Garrie, who spent much of the years in between abroad and at one point ran his own ski school in Switzerland, recorded some singles in the 1970s with French film composer Francis Lai, but did not release a second album, until 1984. ‘Suitcase Man’, which he put out under the moniker of Nick Garrie-Hamilton, went to number one in Spain and led him to tour there with Leonard Cohen. Garrie was, however, unable to build on this and soon afterwards dropped once more into obscurity.
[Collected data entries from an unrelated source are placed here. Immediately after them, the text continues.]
==> design.v <==
package pcmux;
typedef enum bit {
     pc_plus4 = 1'b0
    ,alu_out  = 1'b1
} pcmux_sel_t;
endpackage
package cmpmux;
typedef enum bit {
     rs2_out = 1'b0
    ,i_imm   = 1'b1
} cmpmux_sel_t;
endpackage
package alumux;
typedef enum bit {
     rs1_out = 1'b0
    ,pc_out  = 1'b1
} alumux1_sel_t;
typedef enum bit [2:0] {
     i_imm   = 3'b000
    ,u_imm   = 3'b001
    ,b_imm   = 3'b010
    ,s_imm   = 3'b011
    ,j_imm   = 3'b100
    ,rs2_out = 3'b101
} alumux2_sel_t;
endpackage
package regfilemux;      
typedef enum bit [3:0] {
     alu_out  = 4'b0000
    ,br_en    = 4'b0001
    ,u_imm    = 4'b0010
    ,pc_plus4 = 4'b0011
    ,lw       = 4'b0100
    ,lb       = 4'b0101
    ,lbu      = 4'b0110   
    ,lh       = 4'b0111
    ,lhu      = 4'b1000   
} regfilemux_sel_t;
endpackage
package exmem_rd_mux;
typedef enum bit [1:0] {
     alu_out  = 2'b00
    ,br_en    = 2'b01
    ,u_imm    = 2'b10
    ,pc_plus4 = 2'b11
} exmem_rd_mux_sel_t;
endpackage
package ex_rsmux;
typedef enum bit [1:0] {
     id_ex  = 2'b00
    ,ex_mem = 2'b01
    ,mem_wb = 2'b10
} ex_rsmux_sel_t;
endpackage
package mem_rsmux;
typedef enum bit {
     ex_mem = 1'b0
    ,mem_wb = 1'b1
} mem_rsmux_sel_t;
endpackage
interface rvfi_itf(input clk, input rst);
    logic halt;
    logic commit;
    logic [63:0] order;
    logic [31:0] inst;
    logic trap;
    logic [4:0] rs1_addr;
    logic [4:0] rs2_addr;
    logic [31:0] rs1_rdata;
    logic [31:0] rs2_rdata;
    logic load_regfile;
    logic [4:0] rd_addr;
    logic [31:0] rd_wdata;
    logic [31:0] pc_rdata;
    logic [31:0] pc_wdata;
    logic [31:0] mem_addr;
    logic [3:0] mem_rmask;
    logic [3:0] mem_wmask;
    logic [31:0] mem_rdata;
    logic [31:0] mem_wdata;
    logic [15:0] errcode;
endinterface
module ewb (
  input clk,
  input rst,
  input  logic pmem_resp,
  input  logic [255:0] pmem_rdata,
  output logic [31:0]  pmem_address,
  output logic [255:0] pmem_wdata,
  output logic pmem_read,
  output logic pmem_write,
  input  logic mem_read,
  input  logic mem_write,
  input  logic [31:0] mem_address,
  input  logic [255:0] mem_wdata,
  output logic mem_resp,
  output logic [255:0] mem_rdata
);
logic addr_load, data_load;
logic writing, match;
ewb_control control(.*);
ewb_datapath datapath(.*);
endmodule : ewb
module ewb_control (
    input clk,
    input rst,
    input  logic mem_read,
    input  logic mem_write,
    output logic mem_resp,
    input  logic pmem_resp,
    output logic pmem_read,
    output logic pmem_write,
    output logic addr_load,
    output logic data_load,
    output logic writing,
    input logic match
);
enum int unsigned
{   open, 
    h1,
    h2,
    h3,
    h4,
    h5,
    h6,
    wb
} state, next_state;
always_comb begin : state_actions
    mem_resp = pmem_resp;
    pmem_read = mem_read;
    pmem_write = '0;
    data_load = '0;
    addr_load = '0;
    writing = '0;
	case(state)
    open: begin
        if(mem_write) begin 
            mem_resp = 1'b1;
            data_load = 1'b1;
            addr_load = 1'b1;
            pmem_read = 1'b0;
        end  
    end
    h1: begin
        if(match || mem_write) begin
            pmem_write = 1'b1;
            writing = 1'b1;
            mem_resp = 1'b0;
            pmem_read = 1'b0;        
        end
    end
    h2: begin
        if(match || mem_write) begin
            pmem_write = 1'b1;
            writing = 1'b1;
            mem_resp = 1'b0;
            pmem_read = 1'b0;
        end
    end
    h3: begin
        if(match || mem_write) begin
            pmem_write = 1'b1;
            writing = 1'b1;
            mem_resp = 1'b0;
            pmem_read = 1'b0;
        end
    end
    h4: begin
        if(match || mem_write) begin
            pmem_write = 1'b1;
            writing = 1'b1;
            mem_resp = 1'b0;
            pmem_read = 1'b0;
        end
    end
    h5: begin
        if(match || mem_write) begin
            pmem_write = 1'b1;
            writing = 1'b1;
            mem_resp = 1'b0;
            pmem_read = 1'b0;
        end
    end    
    h6: begin
            pmem_write = 1'b1;
            writing = 1'b1;
            mem_resp = 1'b0;
            pmem_read = 1'b0;
    end          
    wb: begin
        mem_resp = 1'b0;
        pmem_read = 1'b0;
        if(~pmem_resp) begin
            pmem_write = 1'b1;
            writing = 1'b1;  
        end
    end
	endcase
end
always_comb begin : next_state_logic
	next_state = state;
    if (rst) next_state = open;
	else begin
        case(state)
            open: if(mem_write) next_state = h1;
            h1: next_state = (match || mem_write) ? wb : h2;
            h2: next_state = (match || mem_write) ? wb : h3;
            h3: next_state = (match || mem_write) ? wb : h4;
            h4: next_state = (match || mem_write) ? wb : h5;
            h5: next_state = (match || mem_write) ? wb : h6;
            h6: next_state = wb;
            wb: if(pmem_resp) next_state = open;
	    endcase
    end
end
always_ff @(posedge clk) begin: next_state_assignment
	state <= next_state;
end
endmodule : ewb_control
module ewb_datapath (
  input clk,
  input rst,
  input logic  [31:0] mem_address,  
  input logic  [255:0] mem_wdata,
  output logic [255:0] mem_rdata,
  input  logic [255:0] pmem_rdata,
  output logic [255:0] pmem_wdata, 
  output logic [31:0] pmem_address,
  input logic addr_load,
  input logic data_load,
  input logic writing,
  output logic match
);
logic [255:0] data_line_out;
logic [31:0] addr_line_out;
register #(256) wb_data (clk, rst, data_load, mem_wdata, data_line_out);
register #(32) wb_addr (clk, rst, addr_load, mem_address, addr_line_out);
always_comb begin
  mem_rdata = pmem_rdata; 
  pmem_wdata = data_line_out;
  match = (addr_line_out == mem_address) ? {1'b1} : {1'b0};
  case(writing)
    1'b1: pmem_address = addr_line_out;  
    default: pmem_address = mem_address;
	endcase
end
endmodule : ewb_datapath
module register #(parameter width = 32)
(
    input clk,
    input rst,
    input load,
    input [width-1:0] in,
    output logic [width-1:0] out
);
logic [width-1:0] data = 1'b0;
always_ff @(posedge clk)
begin
    if (rst)
    begin
        data <= '0;
    end
    else if (load)
    begin
        data <= in;
    end
    else
    begin
        data <= data;
    end
end
always_comb
begin
    out = data;
end
endmodule : register
==> run.sh <==
#!/bin/bash
# OpenROAD 26Q1-2900-gdf79404cd8, Yosys 0.63+post, stock flow scripts
make -C /OpenROAD-flow-scripts/flow DESIGN_CONFIG=/design/flow/config.mk WORK_HOME=/design/flow/orfs finish
==> config.mk <==
export PLATFORM = sky130hd
export DESIGN_NAME = ewb
export DESIGN_NICKNAME = ewb
export VERILOG_FILES = /design/flow/design.v
export SDC_FILE = /design/flow/constraint.sdc
export NUM_CORES = 4
export LEC_CHECK = 1
export CORE_AREA = 10 10 421 421
export DIE_AREA = 0 0 431 431
==> constraint.sdc <==
current_design ewb

set clk_period 17.7
set clk_io_pct 0.2

create_clock -name clk0 -period $clk_period [get_ports {clk}]

set non_clock_inputs [all_inputs -no_clocks]
set_input_delay [expr $clk_period * $clk_io_pct] -clock clk0 $non_clock_inputs
set_output_delay [expr $clk_period * $clk_io_pct] -clock clk0 [all_outputs]
==> results.sh <==
# yosys + openroad results
export IMPL_post_route_cell_area_sq_um=21610
export IMPL_placed_area_sq_um=20150
export IMPL_cpMaxStageDelayCell="nor2_4"
export IMPL_fp_util_pct=8.282
export IMPL_worstPathCellList="clkdlybuf4s50_1 -> xor2_1 -> nor4_2 -> nand4_1 -> nor2_4 -> o311ai_1 -> clkdlybuf4s50_1"
export IMPL_p_leak_uw=0.007141
export IMPL_ys_warn_count=4
export IMPL_core_sq_um=167600
export IMPL_path_class="input port to output pin"
export IMPL_ys_flops=296
export IMPL_dr_pass1_iters=5
export IMPL_finalCritPeriodShare_pct=57.67
export IMPL_dr_total_vias=14000
export IMPL_io_buffers=583
export IMPL_run_status="finished, final reports clean"
export IMPL_synth_top_cell_area_share_pct=42.69
export IMPL_cts_path_max_buffers=3
export IMPL_cts_buffers=43
export IMPL_synth_cellmix_compoundShare_pct=13.03
export IMPL_antenna_left=0
export IMPL_die_w_microns=431
export IMPL_ctsHoldBuffers=0
export IMPL_synth_distinct_cells=33
export IMPL_tightest_slew_ns=0.9367
export IMPL_arrival_ns=6.67
export IMPL_p_total_uw=1967
export IMPL_slew_headroom_pct=37.41
export IMPL_rrSetupSlack_ns=14.46
export IMPL_syn_area_sq_um=13880
export IMPL_grt_pass1_vias=13440
export IMPL_ys_area_sq_um=13880
export IMPL_routedWlPerCell_microns=27.13
export IMPL_clockRootBuffer="clkbuf_16"
export IMPL_hpwl_microns=99220
export IMPL_postSynthSeqShare_pct=42.69
export IMPL_yosys_cells=1850
export IMPL_cts_sink_count=296
export IMPL_ir_drop_mv=0.06503
export IMPL_post_synth_top_area_cell="dfxtp_1"
export IMPL_endpoint_kind="output pin"
export IMPL_grt_first_pass_wirelength_microns=148400
export IMPL_maxCapViolCount=0
export IMPL_rows=150
export IMPL_logic_family="simple AND/OR/NAND/NOR gates"
export IMPL_antenna_found_initial=96
export IMPL_ys_sh_adder_pct=0
export IMPL_drtIter0Drc=924
export IMPL_tool_warnings=27
export IMPL_fin_setup_tns_ns=0
export IMPL_fin_crit_ns=10.21
export IMPL_rsz0062_at_grt="false"
export IMPL_cts_htree_levels=2
export IMPL_maxSlewViolCount=0
export IMPL_syn_to_final_growth_pct=55.71
export IMPL_crit_path_max_incr_delay_ns=0.85
export IMPL_drt_wl_total_microns=118100
export IMPL_mux_area_share_pct=0
export IMPL_synthArstFlopShare_pct=0
export IMPL_viasPerCell=3.216
export IMPL_hold_path_class="register to register"
export IMPL_postCtsSetupBuffers=0
export IMPL_whs_ns=0.4513
export IMPL_dieHeight_microns=431
export IMPL_postCtsResizedCells=0
export IMPL_grtUsageTotal_pct=12.33
export IMPL_simple_gate_area_share_pct=24.16
export IMPL_postSynthCellCount=1850
export IMPL_globalRouteOverflowTotal=0
export IMPL_crit_path_frequent_cell="clkdlybuf4s50_1"
export IMPL_setup_violations_final=0
export IMPL_power_density_nw_per_um2=91.01
export IMPL_grt_max_degree=116
export IMPL_critPathMaxFanout=32
export IMPL_cp_start_kind="input port"
export IMPL_clock_latency_ns=0.64
export IMPL_synth_xor_area_share_pct=2.019
export IMPL_final_util_pct=12.90
export IMPL_edf_count=0
export IMPL_top_cell="nand2_1"
export IMPL_required_ns=14.16
export IMPL_clkTransAtPathRegs_ns=0.05
export IMPL_postSynthAreaPerCell_sq_um=7.503
export IMPL_ios=1096
export IMPL_drc=0
export IMPL_report_final_hold_viol_count=0
export IMPL_place_congestion=0.8913
export IMPL_area_leaders="dfxtp_1, nand2_1, buf_4, a21oi_1, clkbuf_1"
export IMPL_synth_top_flop_cell="dfxtp_1"
export IMPL_dieArea_sq_um=185800
export IMPL_top_cells_by_count="nand2_1, dfxtp_1, a21oi_1"
export IMPL_layout_drive_gt1_share_pct=4.911
export IMPL_skew_ns=0.02604
export IMPL_fmax_mhz=97.96
export IMPL_cts_tree="done"
==> sequential cells by signal, indices dropped and copies added (netlist names) <==
name                   flops
datapath.wb_data.data    256
datapath.wb_addr.data     32
control.state              8
==> cells by family (layout without fill, tap and decap cells) <==
logic type	after synthesis	count (layout)
AOI/OAI and AO/OA	332	332
xor gates and xnor gates	32	32
buffers and inverters	394	682
DFF	296	296
other	0	10
and+or+nand+nor	796	796
==> where the power goes <==
group | internal (uW) | leakage [uW] | switching (uW)
Sequential | 705 | 0.00243 | 25.0
Combinational | 164 | 0.00402 | 172
Clock | 530 | 0.000694 | 371
Total | 1400 | 0.00714 | 568
==> cells in the final DEF, fill, tap and decap left out, types with 2 or more instances in the layout <==
master | synthesis | routed
nor3b_1 | 5 | 5
inv_6 | 0 | 2
diode_2 | 0 | 10
clkbuf_16 | 0 | 43
nand3_1 | 64 | 64
and4_1 | 2 | 2
clkinvlp_4 | 0 | 4
clkbuf_1 | 90 | 9
xor2_1 | 32 | 32
bufinv_16 | 0 | 4
nor2_1 | 3 | 3
clkinv_4 | 0 | 2
dfxtp_1 | 296 | 296
a21o_1 | 2 | 2
nor4_2 | 8 | 8
nand4_1 | 34 | 34
nand2_1 | 641 | 640
a21oi_1 | 291 | 290
inv_16 | 0 | 2
clkinv_2 | 0 | 6
o311ai_1 | 32 | 32
clkdlybuf4s50_1 | 0 | 582
buf_4 | 256 | 19
and3_1 | 32 | 32
clkbuf_8 | 0 | 5
==> metal layers <==
layer | routed length (microns) | track usage [%] | vias up
met2 | 53510 | 19.14 | 925
met1 | 40420 | 12.99 | 6406
met3 | 19180 | 9.120 | 312
met4 | 4957 | 3.883 | 0
li1 | - | - | 6353
met5 | 0 | 0 | -
==> final cells by class <==
| cell class | count | area (sq um) |
|---|---|---|
| Timing Repair Buffer | 603 | 6003 |
| Antenna cell | 10 | 25.02 |
| Fill cell | 19060 | 146000 |
| Clock buffer | 57 | 1179 |
| Tap cell | 2204 | 2758 |
| Inverter | 2 | 7.507 |
| Clock inverter | 20 | 255.2 |
| Sequential cell | 296 | 5926 |
| Multi-Input combinational cell | 1160 | 5460 |
==> per-stage QoR <==
stage / cells / worst slack, ns
CTS: 4342 / 7.474
global placement: 4265 / 7.527
floorplan: 1850 / 9.535
finish: 4352 / 7.492
detailed placement: 4265 / 7.481
global route: 4352 / 7.354
==> final timing paths <==
kind                                  start                    endpoint  cells past startpoint
setup / recovery            mem_address[26]             pmem_address[1]                      7
hold / removal    datapath.wb_data.data[86]   datapath.wb_data.data[86]                      2
setup reg to reg           control.state[0]  datapath.wb_data.data[196]                      6
hold reg to reg   datapath.wb_data.data[86]   datapath.wb_data.data[86]                      2
==> critical path: cells and delay by family <==
family / cells / cell delay (ns)
AND/OR/NAND/NOR: 3 / 1.65
buffers and inverters: 2 / 0.98
AND-OR/OR-AND: 1 / 0.32
XOR/XNOR: 1 / 0.18
No activity file was given, so power comes from the tool's default toggle rates.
Garrie now works as a teacher near London. His most recent studio album, ’49 Arlington Gardens’, came out in 2009 on the Spanish indie pop label Elefant and was recorded with a set of Glaswegian fans and musicians including Duglas T. Stewart from the BMX Bandits; the Teenage Fanclub’s Norman Blake and Francis McDonald; the Doghouse Roses' Paul Tasker and Iona Macdonald, and singer-songwriter Ally Kerr. ‘49 Arlington Gardens’, which is partially sung in French, is on the surface summery and pastoral in tone, but, like all of Garrie’s work, is underscored with a deep sense of sadness and melancholy.

2010 has seen Elefant release a fortieth anniversary edition of ‘The Nightmare of J.B. Stanislas’, which includes an autobiographical book by Garrie, and an additional CD of outtakes and unreleased material. Nick Garrie spoke to Pennyblackmusic about ’The Nightmare of J.B Stanislas’ and its slow recognition.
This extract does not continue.